[[Researching]]
tags:: #note/idea | #on/research | #on/science | #on/philosophy
Lon Setnik
dates:: 2022-09-25
*Seeing the world as measurable drives this scientific philosophy.*
This reminds me of how [[theory and study are in a dialogue to inform one another]], and the theory guides the study.
It's kind of like [[emotion changes the world we are in]], in this case the philosophy changes the scientific world.
**positivism** is an empiricist philosophical theory that holds that all genuine knowledge is either true by definition or positive—meaning a posteriori facts derived by reason and logic from sensory experience. Other ways of knowing, such as theology, metaphysics, intuition, or introspection, are rejected or considered meaningless.

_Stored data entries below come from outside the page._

## src/hw/rtl/gn2o_pkg.sv

```systemverilog
// ---------------------------------------------------------------------------
// gn2o_pkg
// Shared types and constants for the 2D gradient noise octave unit.
// ---------------------------------------------------------------------------
package gn2o_pkg;

    // Request codes
    localparam logic [1:0] FUNC_LOAD    = 2'd0;
    localparam logic [1:0] FUNC_RAW     = 2'd1;
    localparam logic [1:0] FUNC_FRACTAL = 2'd2;
    localparam logic [1:0] FUNC_NONE    = 2'd3;

    // Configuration register indexes
    localparam logic [1:0] CFG_OCTAVES     = 2'd0;
    localparam logic [1:0] CFG_LACUNARITY  = 2'd1;
    localparam logic [1:0] CFG_PERSISTENCE = 2'd2;

    // Accumulator and divider widths
    localparam int TOTAL_W = 48;           // signed octave sum
    localparam int DEN_W   = 38;           // sum of amplitudes
    localparam int NUM_W   = TOTAL_W + 14; // |sum| << 14

    localparam logic [31:0] ONE_Q16     = 32'h0001_0000;
    localparam logic [15:0] HALF_OFFSET = 16'd8192;

    typedef struct packed {
        logic [1:0]         func;
        logic [7:0]         table_index;
        logic [7:0]         table_value;
        logic signed [31:0] x_coord;
        logic signed [31:0] z_coord;
    } t_item;

    typedef struct packed {
        logic signed [15:0] noise_value;
        logic               saturated;
    } t_result;

endpackage

```

## src/hw/rtl/gn2o_div.sv

```systemverilog
// ---------------------------------------------------------------------------
// gn2o_div
// Restoring divider, one quotient bit per cycle.
// ---------------------------------------------------------------------------
module gn2o_div
    import gn2o_pkg::*;
(
    input  logic               i_clk,
    input  logic               i_rst_n,
    input  logic               i_start,
    input  logic [NUM_W-1:0]   i_num,
    input  logic [DEN_W-1:0]   i_den,
    output logic               o_done,
    output logic [NUM_W-1:0]   o_quot
);

    localparam int CW = $clog2(NUM_W);

    logic [NUM_W-1:0] r_num;
    logic [DEN_W-1:0] r_rem;
    logic [DEN_W-1:0] r_den;
    logic [CW-1:0]    r_cnt;
    logic             r_run;
    logic             r_done;

    logic [DEN_W:0]   trial;
    logic             ge;

    // trial subtract of the shifted remainder
    assign trial = {r_rem, r_num[NUM_W-1]};
    assign ge    = (trial >= {1'b0, r_den});

    always_ff @(posedge i_clk) begin
        if (!i_rst_n) begin
            r_run  <= 1'b0;
            r_done <= 1'b0;
            r_cnt  <= '0;
        end else begin
            r_done <= 1'b0;
            if (i_start) begin
                r_num <= i_num;
                r_den <= i_den;
                r_rem <= '0;
                r_cnt <= CW'(NUM_W - 1);
                r_run <= 1'b1;
            end else if (r_run) begin
                r_rem <= ge ? DEN_W'(trial - {1'b0, r_den}) : trial[DEN_W-1:0];
                r_num <= {r_num[NUM_W-2:0], ge};
                if (r_cnt == '0) begin
                    r_run  <= 1'b0;
                    r_done <= 1'b1;
                end else begin
                    r_cnt <= r_cnt - 1'b1;
                end
            end
        end
    end

    assign o_done = r_done;
    assign o_quot = r_num;

    a_done_pulse: assert property (@(posedge i_clk) disable iff (!i_rst_n)
        r_done |=> !r_done)
        else $error("divider done longer than one cycle");

    a_rem_bound: assert property (@(posedge i_clk) disable iff (!i_rst_n)
        (r_run && !$past(i_start) && r_den != '0) |-> (r_rem < r_den))
        else $error("divider remainder out of range");

    a_start_runs: assert property (@(posedge i_clk) disable iff (!i_rst_n)
        i_start |=> (r_run && !r_done))
        else $error("divider did not start");

endmodule

```

## config.mk

```make
export PLATFORM = sky130hd
export DESIGN_NAME = gn2o_div
export DESIGN_NICKNAME = d
export VERILOG_FILES = /design/src/hw/rtl/gn2o_pkg.sv /design/src/hw/rtl/gn2o_div.sv
export SDC_FILE = /design/constraint.sdc
export NUM_CORES = 1
export LEC_CHECK = 0
export BUFFER_PORTS_ARGS = -buffer_cell sky130_fd_sc_hd__buf_2
export CORE_MARGIN = 8
export CORE_UTILIZATION = 30
export CTS_CLUSTER_SIZE = 8
export DETAILED_ROUTE_END_ITERATION = 6
export SYNTH_ARGS = -nofsm -noshare
export SYNTH_HDL_FRONTEND = slang
export SYNTH_SLANG_ARGS = --single-unit
```

## constraint.sdc

```tcl
create_clock -name i_clk -period 9.8 [get_ports i_clk]
set_input_delay 0.98 -clock i_clk [delete_from_list [all_inputs] [get_ports i_clk]]
set_output_delay 0.98 -clock i_clk [all_outputs]
set_load 0.005 [all_outputs]
```

[Word-level counts from Yosys, hierarchy flattened]
Index checks and enable logic that the tools add are counted.
Operators by class
  muxes and demuxes: 11
  $lt $le $gt $ge: 1
  bitwise operators: 3
  equal/unequal tests: 1
  reductions and logical operators: 8
  add/subtract/negate cells: 2
Operator list (count)
  $mux W62: 2
  $mux W38: 2
  $ge A39 B38 Y1: 1
  $sub A38 B38 Y38: 1
  $mux W6: 3
  $reduce_and A2 Y1: 4
  $logic_not A6 Y1: 1
  $sub A6 B1 Y6 const B: 1
  $mux W1: 4
  $not A1 Y1: 3
  $reduce_or A3 Y1: 1
  $ne A2 B2 Y1 const B: 1
  $reduce_bool A2 Y1: 1
  $reduce_or A2 Y1: 1
Storage, ports and cells
  word-level logic and storage cells: 33
  bits in registers: 146
  output and inout bits: 63
  input bits: 103

[Logic depth before layout (Yosys ltp)]
Gate-level depths: netlist of the first run.
  word-level depth: 4
  mapped depth: 14
  depth with buffers taken out: 13

[Worst setup path before layout of the first run]
Ideal clock, no wire load.
  path kind: input to register
  start: in i_start
  end: reg r_num[0], in the netlist o_quot[0], enable pin
  path slack: 3497 ps
  required time: 9241 ps
  stages on the path: 4
  data arrival time: 5744 ps
  buffers on the path: 2
  library setup time: 559 ps
  cell sequence: clkbuf_1 clkbuf_1 nor2_1 nor2_1
On the way
  cells in the longest elaborated chain, start to end: 2
RTL lines
  start: declaration: RTL line gn2o_div.sv:10  | input logic i_start,
  $reduce_bool A2 Y1 (no line)
  $reduce_and A2 Y1 (no line)
  end signal: assignment: RTL line gn2o_div.sv:41  | r_num <= i_num;
  end signal: assignment: RTL line gn2o_div.sv:48  | r_num <= {r_num[NUM_W-2:0], ge};
  end: declaration: RTL line gn2o_div.sv:19  | logic [NUM_W-1:0] r_num;
No other way between the ends.
A chain may end at the register's enable or synchronous reset.

[Final worst setup path of the first run]
  start: reg r_rem[3]
  end: reg r_rem[29], data pin
On the way
  cells in the longest elaborated chain, start to end: 3
  elaborated cells between the ends (all ways): 4
  classes of those cells: add/sub (1); order compare (1); mux (2)
RTL lines
  start: declaration: RTL line gn2o_div.sv:20  | logic [DEN_W-1:0] r_rem;
  start signal: assignment: RTL line gn2o_div.sv:47  | r_rem <= ge ? DEN_W'(trial - {1'b0, r_den}) : trial[DEN_W-1:0];
  $sub A38 B38 Y38 / $ge A39 B38 Y1 (equally long branches): RTL line gn2o_div.sv:47, gn2o_div.sv:31
  $mux W38 (*): RTL line gn2o_div.sv:47
  $mux W38 (*): RTL line gn2o_div.sv:46  | end else if (r_run) begin
Every way passes the cells marked *; elsewhere a longest branch is shown, timed or not. The select of a mux whose other input is x is not followed.

==> results of run 1 <==
==> power by group through the flow <==
stage,clock network [mW],logic [mW],registers (mW)
6_report,0.653,0.427,0.774
3_5_place_dp,0,0.430,0.788
2_1_floorplan,0,0.324,0.786
4_1_cts,0.671,0.432,0.776
5_1_grt,0.690,0.477,0.781
3_3_place_gp,0,0.426,0.787
==> final timing paths <==
check,startpoint,endpoint,slack (ns),cells past startpoint
min reg2reg,r_run$_SDFF_PN0_,o_done$_SDFF_PP0_,0.53,1
max,r_rem[3]$_SDFFCE_PP0P_,r_rem[29]$_SDFFCE_PP0P_,6.15,11
max reg2reg,r_rem[3]$_SDFFCE_PP0P_,r_rem[29]$_SDFFCE_PP0P_,6.15,11
min,r_run$_SDFF_PN0_,o_done$_SDFF_PP0_,0.53,1
==> sequential cells by signal, indices dropped and copies added, names as in the netlist <==
signal / cells
r_rem: 38
r_run: 1
r_cnt: 6
o_done: 1
o_quot: 62
r_den: 38
==> cell usage after synthesis (3+ instances only) <==
| cell type | n | share of area |
|---|---|---|
| edfxtp_1 | 138 | 0.50 |
| mux2_2 | 61 | 0.083 |
| nor2_1 | 59 | 0.027 |
| inv_1 | 56 | 0.025 |
| a21oi_1 | 45 | 0.027 |
| ha_1 | 40 | 0.061 |
| nand2_1 | 28 | 0.013 |
| o21ai_0 | 27 | 0.016 |
| xnor2_1 | 24 | 0.025 |
| mux2i_1 | 23 | 0.028 |
| clkbuf_1 | 18 | 0.0082 |
| xor2_1 | 15 | 0.016 |
| a21o_1 | 13 | 0.012 |
| nand4_1 | 12 | 0.0091 |
| nor3_1 | 11 | 0.0067 |
| nand3_1 | 10 | 0.0061 |
| nand2b_1 | 9 | 0.0068 |
| dfxtp_1 | 8 | 0.019 |
| o21bai_1 | 7 | 0.0064 |
| a211oi_2 | 6 | 0.0091 |
| o211ai_1 | 6 | 0.0055 |
| o21a_1 | 6 | 0.0055 |
| and2_1 | 5 | 0.0038 |
| buf_2 | 5 | 0.0030 |
| nor2_2 | 5 | 0.0038 |
| nor2b_1 | 5 | 0.0038 |
| a41oi_1 | 4 | 0.0042 |
| nor4_1 | 4 | 0.0030 |
| o21ai_1 | 4 | 0.0024 |
| o22ai_1 | 4 | 0.0030 |
| a22o_1 | 3 | 0.0032 |
| buf_12 | 3 | 0.0073 |
| o31ai_1 | 3 | 0.0027 |
==> kinds of logic after synthesis <==
logic type | Yosys count | synth area share
compound gates | 145 | 0.1189
mux | 84 | 0.1111
buf+inv | 86 | 0.04716
xor+xnor | 39 | 0.04140
fa+ha+maj | 41 | 0.06308
simple gates | 163 | 0.09674
flops | 146 | 0.5216
==> per-stage QoR <==
step | instance area, sq um | setup slack (ns) | total power [mW] | hold slack, ns
finish | 9957 | 6.154 | 1.855 | 0.5318
global route | 9950 | 5.922 | 1.948 | 0.5535
CTS | 9950 | 6.150 | 1.879 | 0.5296
detailed placement | 9368 | 6.157 | 1.218 | 0.5174
global placement | 9368 | 6.281 | 1.214 | 0.5103
floorplan | 8252 | 3.497 | 1.110 | 0.4920
==> layout make-up <==
class | count | share of cell area
timing repair buffer | 169 | 0.08620
tap | 341 | 0.04285
sequential | 146 | 0.4323
antenna | 3 | 0.0007540
inverter | 56 | 0.02111
clock inverter | 15 | 0.01571
clock buffer | 17 | 0.04272
multi-input combinational | 472 | 0.3584
==> metal layers <==
| metal | share of wire | global-route usage | vias to the layer above | wire [um] |
|---|---|---|---|---|
| met2 | 0.46 | 0.2004 | 172 | 9488 |
| met1 | 0.44 | 0.1474 | 2751 | 9252 |
| met3 | 0.088 | 0.05948 | 16 | 1839 |
| li1 | - | - | 2911 | - |
| met5 | 0.0019 | 0 | - | 39 |
| met4 | 0.0098 | 0.02624 | 6 | 204 |
==> worst max-delay path, stage by stage, from the launching register on <==
cell and delay, ns:
edfxtp_1 0.39, ha_1 0.37, nand2_2 0.09, a211oi_2 0.25, o211ai_2 0.17, a211oi_4 0.35
o31ai_2 0.16, a31oi_4 0.25, a21o_2 0.29, buf_4 0.56, nor2_1 0.19, a22o_1 0.29
==> flow_metrics.py, run 1 <==
metrics = {
    "run_status": {
        "outcome": "finished clean",
    },
    "die": {
        "die_h_um": 181.8,
        "die_x_um": 181.8,
        "dieArea_sq_um": 33070,
        "core.rowCount": 60,
        "ios": 166,
        "initial_core_util": 0.3062,
        "core_area_sq_um": 26950,
    },
    "clocking": {
        "cts_tree": "built",
        "cts_setup_buffers": 0,
        "clock_latency_ns": 0.43,
        "cts_sinks": 146,
        "h-tree-depth": 4,
        "cts_buffer_depth": 2,
        "clk_pin_slew_worst_paths_ns": 0.07,
        "cts_resized": 0,
        "numCtsBuffers": 17,
        "hold_buffers": 0,
        "cts-root-buf": "clkbuf_16",
    },
    "critical_path": {
        "worstSetupEndpointType": "flip-flop",
        "crit_arrival_ns": 3.82,
        "required_ns": 9.98,
        "path_max_fanout": 37,
        "critPathLaunchType": "flip-flop",
        "worstSetupPathType": "reg2reg",
    },
    "timing": {
        "setup_viol": 0,
        "period_needed_ns": 3.646,
        "clock.fmax_mhz": 274.2,
        "relSlewSlack": 0.3528,
        "slew_viol_final": 0,
        "finClkSkew_ns": 0.01079,
        "rsz0062_at_grt": "no",
        "worst_pin_slew_ns": 0.9708,
        "hold_viol_final": 0,
        "fin_setup_tns_ns": 0,
        "timing.final.crit_share": 0.3721,
    },
    "synthesis": {
        "ys_ff_latch": 146,
        "synth_cell_types": 63,
        "synth-edff-count": 138,
        "netlist_instances": 704,
        "ys_async_sr_fraction": 0,
        "synth_area_sq_um": 8252,
        "yosys_warnings": 0,
        "synth_ff_type": "edfxtp_1",
        "synth_fp_nets": 848,
        "yosysSeqAreaShare": 0.5216,
        "synth.avg_cell_area_sq_um": 11.72,
    },
    "final_layout": {
        "multi_input_area_sq_um": 3568,
        "seq_area_sq_um": 4304,
        "area_growth_pct": 20.67,
        "layout-drive-gt1-share": 0.3280,
        "final_common_cell": "buf_2",
        "layout_common_cells": "buf_2 (164), edfxtp_1 (138), mux2_2 (61)",
        "fin_cells": 1219,
        "utilization": 0.3695,
        "nFillCells": 2625,
        "layout.nets": 1006,
    },
    "power_and_ir_drop": {
        "p_int_mw": 1.277,
        "sequentialPowerShare": 0.417,
        "ir_drop_mv": 0.1119,
        "comb_power_share": 0.230,
        "powerDensity_nw_per_um2": 186.3,
        "switching_power_mw": 0.5782,
        "switching_share": 0.3117,
        "power.share.clock": 0.352,
        "total_leakage_power_nw": 4.088,
    },
    "route": {
        "num_vias": 5856,
        "drt-total-wl_mm": 20.83,
        "drt_pass1_iterations": 4,
        "routed_via_density": 4.804,
        "drt_iter0_drc": 306,
        "postRouteAntennaNets": 0,
        "drc": 0,
        "post_drt_wl_per_cell_um": 17.08,
    },
    "global_routing": {
        "grt_pass1_vias": 6162,
        "grt_pass1_wl_mm": 32.47,
        "globalRouteTotalUtil": 0.1239,
        "grt.overflow.total": 0,
        "grt_max_degree": 76,
        "grt_antenna_before_repair": 5,
    },
    "place": {
        "dp_cells": 1184,
        "hpwl_mm": 15.29,
        "globalplace.congestion": 0.8146,
        "portBuffers": 165,
    },
    "flow_run": {
        "drv_cap": 0,
    },
    "worst_hold_path": {
        "hp-class": "reg2reg",
    },
}
(Power assumes the default switching activity.)
==> run 2, diff against run 1 <==
--- a/config.mk
+++ b/config.mk
@@ -5,6 +5,7 @@
 export SDC_FILE = /design/constraint.sdc
 export NUM_CORES = 1
 export LEC_CHECK = 0
+export ABC_AREA = 1
 export BUFFER_PORTS_ARGS = -buffer_cell sky130_fd_sc_hd__buf_2
 export CORE_MARGIN = 8
 export CORE_UTILIZATION = 30
==> constraint.sdc (replaced) <==
create_clock -name i_clk -period 3.1 [get_ports i_clk]
set_input_delay 0.31 -clock i_clk [delete_from_list [all_inputs] [get_ports i_clk]]
set_output_delay 0.31 -clock i_clk [all_outputs]
set_load 0.005 [all_outputs]
==> run 2 against run 1 <==
  * Cell count is 49% higher
  * Design area is 12% higher
  * Clock-buffer cell count is 1 higher
  * Worst hold slack worse by 0.48 ns
  * Sequential power grew to 3.2 times the previous value
  * Sequential share of layout area is 4.6 points lower
  * Power grew to 3.3 times the previous value
  * Combinational power grew to 3.6 times the previous value
  * Setup slack worse by 5.7 ns
  * Routed wire length is 33% higher
  * Non-clock buffer count is 6 higher
==> flow_metrics.py, run 2 <==
metrics = {
    "run_status": {
        "outcome": "finished clean",
    },
    "die": {
        "ios": 166,
        "die_h_um": 191.8,
        "core_area_sq_um": 30510,
        "dieArea_sq_um": 36780,
        "initial_core_util": 0.3038,
        "core.rowCount": 64,
        "die_x_um": 191.8,
    },
    "synthesis": {
        "ys_ff_latch": 146,
        "synth_ff_type": "edfxtp_1",
        "synth_cell_types": 34,
        "yosysSeqAreaShare": 0.4643,
        "yosys_warnings": 0,
        "synth_top_area_frac": 0.4470,
        "synth-edff-count": 138,
        "synth.most_common_cell": "nand2_1",
        "synth_area_sq_um": 9270,
        "synth_fp_nets": 1379,
        "synthTopCellsByArea": "edfxtp_1 (45%), nand2_1 (22%), inv_1 (8.2%), ha_1 (5.4%), nor2_1 (4.7%)",
        "netlist_instances": 1235,
        "yosysTopAreaCell": "edfxtp_1",
        "synth.avg_cell_area_sq_um": 7.506,
        "ys_async_sr_fraction": 0,
        "yosys-top-cells-count": "nand2_1 (532), inv_1 (202), edfxtp_1 (138)",
    },
    "global_routing": {
        "grt_antenna_before_repair": 7,
        "grt_pass1_vias": 8391,
        "grt_pass1_wl_mm": 43.97,
        "grt.overflow.total": 0,
        "grt_max_degree": 56,
        "globalRouteTotalUtil": 0.1524,
    },
    "critical_path": {
        "critPathLaunchType": "flip-flop",
        "path_max_fanout": 19,
        "required_ns": 3.29,
        "cp_slowest_cell": "ha_1",
        "worstSetupEndpointType": "flip-flop",
        "crit_buf_inv": 1,
        "r2r_slack_ns": 0.49,
        "cp_common_cell": "nand2_1",
        "rr_worst_depth": 14,
        "regToRegEndpoint": "r_rem[19]$_SDFFCE_PP0P_",
        "critPathTopFamily": "simple AND/OR/NAND/NOR gates",
        "worstSetupPathType": "reg2reg",
        "crit_start": "r_rem[1]$_SDFFCE_PP0P_",
        "r2r-start": "r_rem[1]$_SDFFCE_PP0P_",
        "cpPeakStageDelay_ns": 0.42,
        "crit_arrival_ns": 2.79,
        "crit_chain": "ha_1 > nand2_1 > nand2_1 > inv_1 > nand2_2 > nand2_1 > nand2_2 > nand2_1 > nand2_1 > nand2_1 > nand2_2 > nand2_4 > a21oi_1 > nor2_1",
    },
    "clocking": {
        "h-tree-depth": 4,
        "cts_setup_buffers": 0,
        "cts_buffer_depth": 2,
        "clock_latency_ns": 0.43,
        "hold_buffers": 0,
        "cts_sinks": 146,
        "cts_tree": "built",
        "cts-root-buf": "clkbuf_16",
        "numCtsBuffers": 17,
        "cts_resized": 0,
        "clk_pin_slew_worst_paths_ns": 0.08,
    },
    "power_and_ir_drop": {
        "total_leakage_power_nw": 5.793,
        "powerDensity_nw_per_um2": 552.0,
        "ir_drop_mv": 0.2906,
        "p_total_mw": 6.154,
    },
    "flow_run": {
        "drv_cap": 0,
    },
    "final_layout": {
        "layout-drive-gt1-share": 0.1582,
        "fin_cells": 1815,
        "area_growth_pct": 20.26,
        "layout_common_cells": "nand2_1 (532), inv_1 (200), buf_2 (165)",
        "nFillCells": 3240,
        "final_common_cell": "nand2_1",
        "largest_register_ffs": 62,
        "layout.nets": 1547,
    },
    "timing": {
        "slew_viol_final": 0,
        "period_needed_ns": 2.607,
        "rsz0062_at_grt": "no",
        "worst_pin_slew_ns": 0.8813,
        "timing.final.crit_share": 0.8410,
        "finClkSkew_ns": 0.01463,
        "relSlewSlack": 0.4116,
        "hold_viol_final": 0,
        "fin_setup_tns_ns": 0,
        "clock.fmax_mhz": 383.6,
        "setup_viol": 0,
    },
    "place": {
        "globalplace.congestion": 0.9226,
        "portBuffers": 165,
        "dp_cells": 1780,
        "hpwl_mm": 21.31,
    },
    "worst_hold_path": {
        "min_path_cells": 1,
        "hold_path_end": "r_den[29]$_DFFE_PP_",
        "hp-class": "in2reg",
        "min_from": "i_den[29]",
    },
    "route": {
        "drt_pass1_iterations": 5,
        "drc": 0,
        "post_drt_wl_per_cell_um": 15.27,
        "num_vias": 8127,
        "drt-total-wl_mm": 27.72,
        "postRouteAntennaNets": 0,
        "routed_via_density": 4.478,
        "drt_iter0_drc": 394,
    },
}
run 2: cell types whose count changed in the layout (fill, tap and decap cells not counted), sizes merged, moves of 21 or more:
cell,delta
o21ai,-25
inv,+144
xnor2,-21
nand2,+508
nand3,+21
nor2,+54
mux2i,-23
mux2,-61
run 2: where the power goes:
part           switching (mW)  leakage (nW)  internal (mW)  total, mW
clock                   0.996         0.296           1.18       2.17
sequential             0.0811          1.39           2.37       2.45
combinational           0.994          4.11          0.541       1.53
total                    2.07          5.79           4.08       6.15
run 2: how the worst max path moves through the flow:
stage                     cells after the start                       to  slack [ns]
after CTS                                    10  r_rem[17]$_SDFFCE_PP0P_        0.48
after global placement                       10   r_rem[0]$_SDFFCE_PP0P_        0.49
after detailed placement                     10  r_rem[17]$_SDFFCE_PP0P_        0.49
final                                        14  r_rem[19]$_SDFFCE_PP0P_        0.49
after global routing                         14   r_rem[5]$_SDFFCE_PP0P_        0.30
after floorplan                               5      o_quot[0]$_DFFE_PP_        0.09
run 2: logic make-up after synthesis:
kind of cell	count (synthesis)	synth area share
AO/OA/AOI/OAI	82	0.05264
XOR/XNOR	18	0.01701
adder cells (fa/ha/maj)	41	0.05615
buffers and inverters	228	0.09799
AND/OR/NAND/NOR	720	0.3119
flip-flops	146	0.4643
run 2: layout make-up:
| type | count | area (sq um) | area share |
|---|---|---|---|
| repair buffers | 175 | 913.4 | 0.08193 |
| multi-input cells | 861 | 4069 | 0.3650 |
| inverters | 202 | 758.2 | 0.06801 |
| flip-flops and latches | 146 | 4304 | 0.3861 |
| diodes | 3 | 7.507 | 0.0006734 |
| well taps | 396 | 495.5 | 0.04444 |
| clock buffers | 18 | 439.2 | 0.03939 |
| clock inverters | 14 | 161.4 | 0.01448 |
run 2: per-stage QoR:
| step | utilization | area [sq um] | hold WS, ns | setup WS (ns) |
|---|---|---|---|---|
| 5_1_grt | 0.3653 | 11150 | 0.03021 | 0.2986 |
| 6_report | 0.3654 | 11150 | 0.04741 | 0.4928 |
| 2_1_floorplan | - | 9284 | 0.4076 | 0.08652 |
| 3_5_place_dp | 0.3455 | 10540 | 0.4837 | 0.4924 |
| 4_1_cts | 0.3652 | 11140 | 0.02812 | 0.4769 |
| 3_3_place_gp | 0.3455 | 10540 | 0.4791 | 0.4900 |
run 2: routing by layer:
| layer | track usage | vias to the layer above | part of all wire |
|---|---|---|---|
| li1 | - | 4195 | - |
| met1 | 0.1884 | 3653 | 0.45 |
| met2 | 0.2531 | 227 | 0.46 |
| met3 | 0.04702 | 42 | 0.071 |
| met4 | 0.04233 | 10 | 0.019 |
| met5 | 0 | - | 0.0020 |
==> run 3, diff against run 2 <==
==> constraint.sdc (replaced) <==
create_clock -name i_clk -period 2.55 [get_ports i_clk]
set_input_delay 0.255 -clock i_clk [delete_from_list [all_inputs] [get_ports i_clk]]
set_output_delay 0.255 -clock i_clk [all_outputs]
set_load 0.005 [all_outputs]
==> run 3 against run 2 <==
  * Sequential cell count is the same
  * First-iteration DRC count grew 35%
  * Utilization grew 4.5 points
  * Largest cell class is now multi-input gates
  * Power grew 31%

Although the positivist approach has been a recurrent theme in the history of western thought, modern positivism was first articulated in the early 19th century by Auguste Comte. His school of sociological positivism holds that society, like the physical world, operates according to general laws. After Comte, positivist schools arose in logic, psychology, economics, historiography, and other fields of thought. Generally, positivists attempted to introduce scientific methods to their respective fields. Since the turn of the 20th century, positivism has declined under criticism from antipositivists and critical theorists, among others, for its alleged scientism, reductionism, overgeneralizations, and methodological limitations.
> [Wikipedia](https://en.wikipedia.org/wiki/Positivism)
This matters because the scientific philosophy underpinning a research study will dictate the outcomes, because we see the world based on what we are looking for.
### What would the opposite argument be?
Data is data, and the world just is, so this is the way to get objective data that isn't open to interpretation.